### [Information supplied]
This is an optimization exercise on Yosys and OpenROAD, whose aim is small area, a short achievable clock period and few clock cycles per item, not a production implementation. Function was checked by simulation only, so behaviour that the tests miss may differ from the original. Power figures rest on the tool's default switching activity, not on a simulated workload.

==> flow/design.v (excerpt) <==
module fft_top (
  input  logic                       clk,
  input  logic                       reset_i,
  input  logic                       in_valid_i,
  output logic                       in_ready_o,
  input  logic [2*(4 + 4)-1:0] in_sample_i,
  output logic                       out_valid_o,
  input  logic                       out_ready_i,
  output logic [2*(4 + 4)-1:0] out_bin_o,
  output logic                       out_last_o
);
Size in the first run: ~1900 cells after synthesis, about 39 I/O pins, about 18000 um^2 of cells after synthesis.
==> flow/config.mk <==
export PLATFORM = sky130hd
export DESIGN_NAME = fft_top
export DESIGN_NICKNAME = fft_top
export VERILOG_FILES = /design/flow/design.v
export SDC_FILE = /design/flow/constraint.sdc
export NUM_CORES = 4
export LEC_CHECK = 0
export ABC_AREA = 1
export CAP_MARGIN = 20
export CORE_MARGIN = 2
export CORE_UTILIZATION = 40
export CTS_CLUSTER_DIAMETER = 100
export CTS_CLUSTER_SIZE = 20
export SETUP_SLACK_MARGIN = 3.1
export SLEW_MARGIN = 20
==> flow/constraint.sdc <==
create_clock -name core_clock -period 6.0 [get_ports {clk}]
set_input_delay 1.2000 -clock core_clock [delete_from_list [all_inputs] [get_ports {clk}]]
set_output_delay 1.2000 -clock core_clock [all_outputs]
set_load 0.01 [all_outputs]
run.sh (not shown) runs the stock make flow with config.mk's settings and CLKGATE_MAP_FILE= SYNTH_SCRIPT=/design/flow/synth_recipe.tcl, a recipe that flattens the netlist after the stock synthesis.
The starting point produced a clean layout.
Testbench counts at the start, summed over its fixed seeds: cycles 4,200, frames 512.
==> next run, changes <==
==> flow/flow/run.sh (new file) <==
#!/bin/bash
# The standard layout, except that the port buffers are buf_2 cells
# instead of the default delay-buffer cell (smaller and faster).
set -euo pipefail
export BUFFER_PORTS_ARGS="-buffer_cell sky130_fd_sc_hd__buf_2"
export RECOVER_POWER=100
bash standard.sh > standard.log 2>&1
==> flow/standard.sh (new file) <==
#!/bin/bash
# synth_recipe.tcl (not shown) runs the flow's synth.tcl, then flattens the netlist and writes it again
# the make line also repeats each setting of config.mk as NAME=value (left out here)
make -C /OpenROAD-flow-scripts/flow DESIGN_CONFIG=/design/flow/config.mk WORK_HOME=/design/flow/orfs CLKGATE_MAP_FILE= SYNTH_SCRIPT=/design/flow/synth_recipe.tcl "${@:-finish}"
- CTS_CLUSTER_SIZE: 20 -> 24
removed: flow/run.sh
Now the flow completed and failed the layout checks on capacitance limit, slew limit.
Via count is higher by about 0.7%.
Area after synthesis stays the same.
Setup slack got worse by 1.4 ns.
Power is lower by 1.1%.
Clock power is about the same.
Clock skew is higher by 0.0085 ns.
First-iteration DRC count is higher by about 13%.
Final area is lower by about 2.3%.
Global-route usage is higher by 0.33 points.
==> next run, changes <==
--- a/flow/flow/run.sh
+++ b/flow/flow/run.sh
@@ -6 +6 @@
-export RECOVER_POWER=100
+export MATCH_CELL_FOOTPRINT=0
With this change the flow completed without violations.
Via count hardly moves.
Global-route usage does not change.
Clock power is about the same.
Power rises by about 0.36%.
Setup slack gains 1.5 ns.
Die area does not change.
Routed wire length barely changes.
Final area rises by about 1.5%.
Hold slack barely changes.
==> next run, changes <==
==> flow/run.sh (new file) <==
#!/bin/bash
# synth_recipe.tcl (not shown) runs the flow's synth.tcl, then flattens the netlist and writes it again
# the make line also repeats each setting of config.mk as NAME=value (left out here)
make -C /OpenROAD-flow-scripts/flow DESIGN_CONFIG=/design/flow/config.mk WORK_HOME=/design/flow/orfs CLKGATE_MAP_FILE= SYNTH_SCRIPT=/design/flow/synth_recipe.tcl finish
- CTS_CLUSTER_SIZE: 24 -> 30
- SETUP_SLACK_MARGIN: 3.1 -> 3.0
removed: flow/flow/run.sh
removed: flow/standard.sh
Clock skew is about the same.
Utilization goes down by 0.79 points.
Power fell by a few percent.
First-iteration DRC count decreases by a little under a tenth.
Clock power fell by roughly a tenth.
Sequential power stays flat.
Design area drops slightly.
Register-to-register slack gets worse by 0.06 ns.
Routed wire length is lower by a few percent.
==> next run, changes <==
- ABC_AREA: 1 -> 0
- ABC_CLOCK_PERIOD_IN_PS: not set -> 2500
- CTS_CLUSTER_SIZE: 30 -> 24
Result:
- power fell by about 3.2%
- worst hold slack stays flat
- synthesized area fell by 2.2%
- setup slack degrades by 0.14 ns
- cell area rose by about 1%
- maximum frequency fell by 4.6%
- cell count fell by 15%
- via count fell by 8.2%
- critical path depth rose by 7
==> next run, changes <==
- ABC_AREA: 0 -> 1
- ABC_CLOCK_PERIOD_IN_PS: 2500 -> not set
- SETUP_SLACK_MARGIN: 3.0 -> 3.2
After rerunning: Power increases by 8.3%; final area went up by 3.9%; core utilization rises by 0.64 points; non-clock buffer count rose by 6.

-- re-timing with driven ports --
The results above use ideal ports. As a check the final layouts listed here were re-extracted and re-timed, cells and wires unchanged. Step 1, drivers: a clkbuf_16 drives clk and a buf_2 each remaining input, both assumed. Step 2 adds t to the input delays and takes it off the output delays; t is the mean of the earliest and latest rising clock arrival at the registers after step 1. Input paths then give back, and output paths get back, about the clock's delay inside the block. Three values: ideal, step 1, step 2; two values: the first two.
| run | t, ns | setup WS [ns] | worst setup path at the end |
|---|---|---|---|
| the first run | 0.583 | 3.141 / 3.128 / 2.722 | input to register |
| the second run | 0.576 | 1.702 / 1.702 / 1.702 | register to register |
| the third run | 0.578 | 3.202 / 3.193 / 2.841 | input to register |
| the fourth run | 0.572 | 3.079 / 3.026 / 2.662 | input to register |
| the fifth run | 0.577 | 2.938 / 2.938 / 2.746 | input to register |
| the sixth run | 0.572 | 3.227 / 3.227 / 3.116 | input to register |
For the first run, which loses most, drivers alone change the setup slack by -0.013 ns; drivers and shift together by -0.419 ns.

### [Work required]
All lines from the one with "2.841 | input to register |" through the end of the material above are to be printed exactly, and only those.

### [Exercise answer]
| the third run | 0.578 | 3.202 / 3.193 / 2.841 | input to register |
| the fourth run | 0.572 | 3.079 / 3.026 / 2.662 | input to register |
| the fifth run | 0.577 | 2.938 / 2.938 / 2.746 | input to register |
| the sixth run | 0.572 | 3.227 / 3.227 / 3.116 | input to register |
For the first run, which loses most, drivers alone change the setup slack by -0.013 ns; drivers and shift together by -0.419 ns.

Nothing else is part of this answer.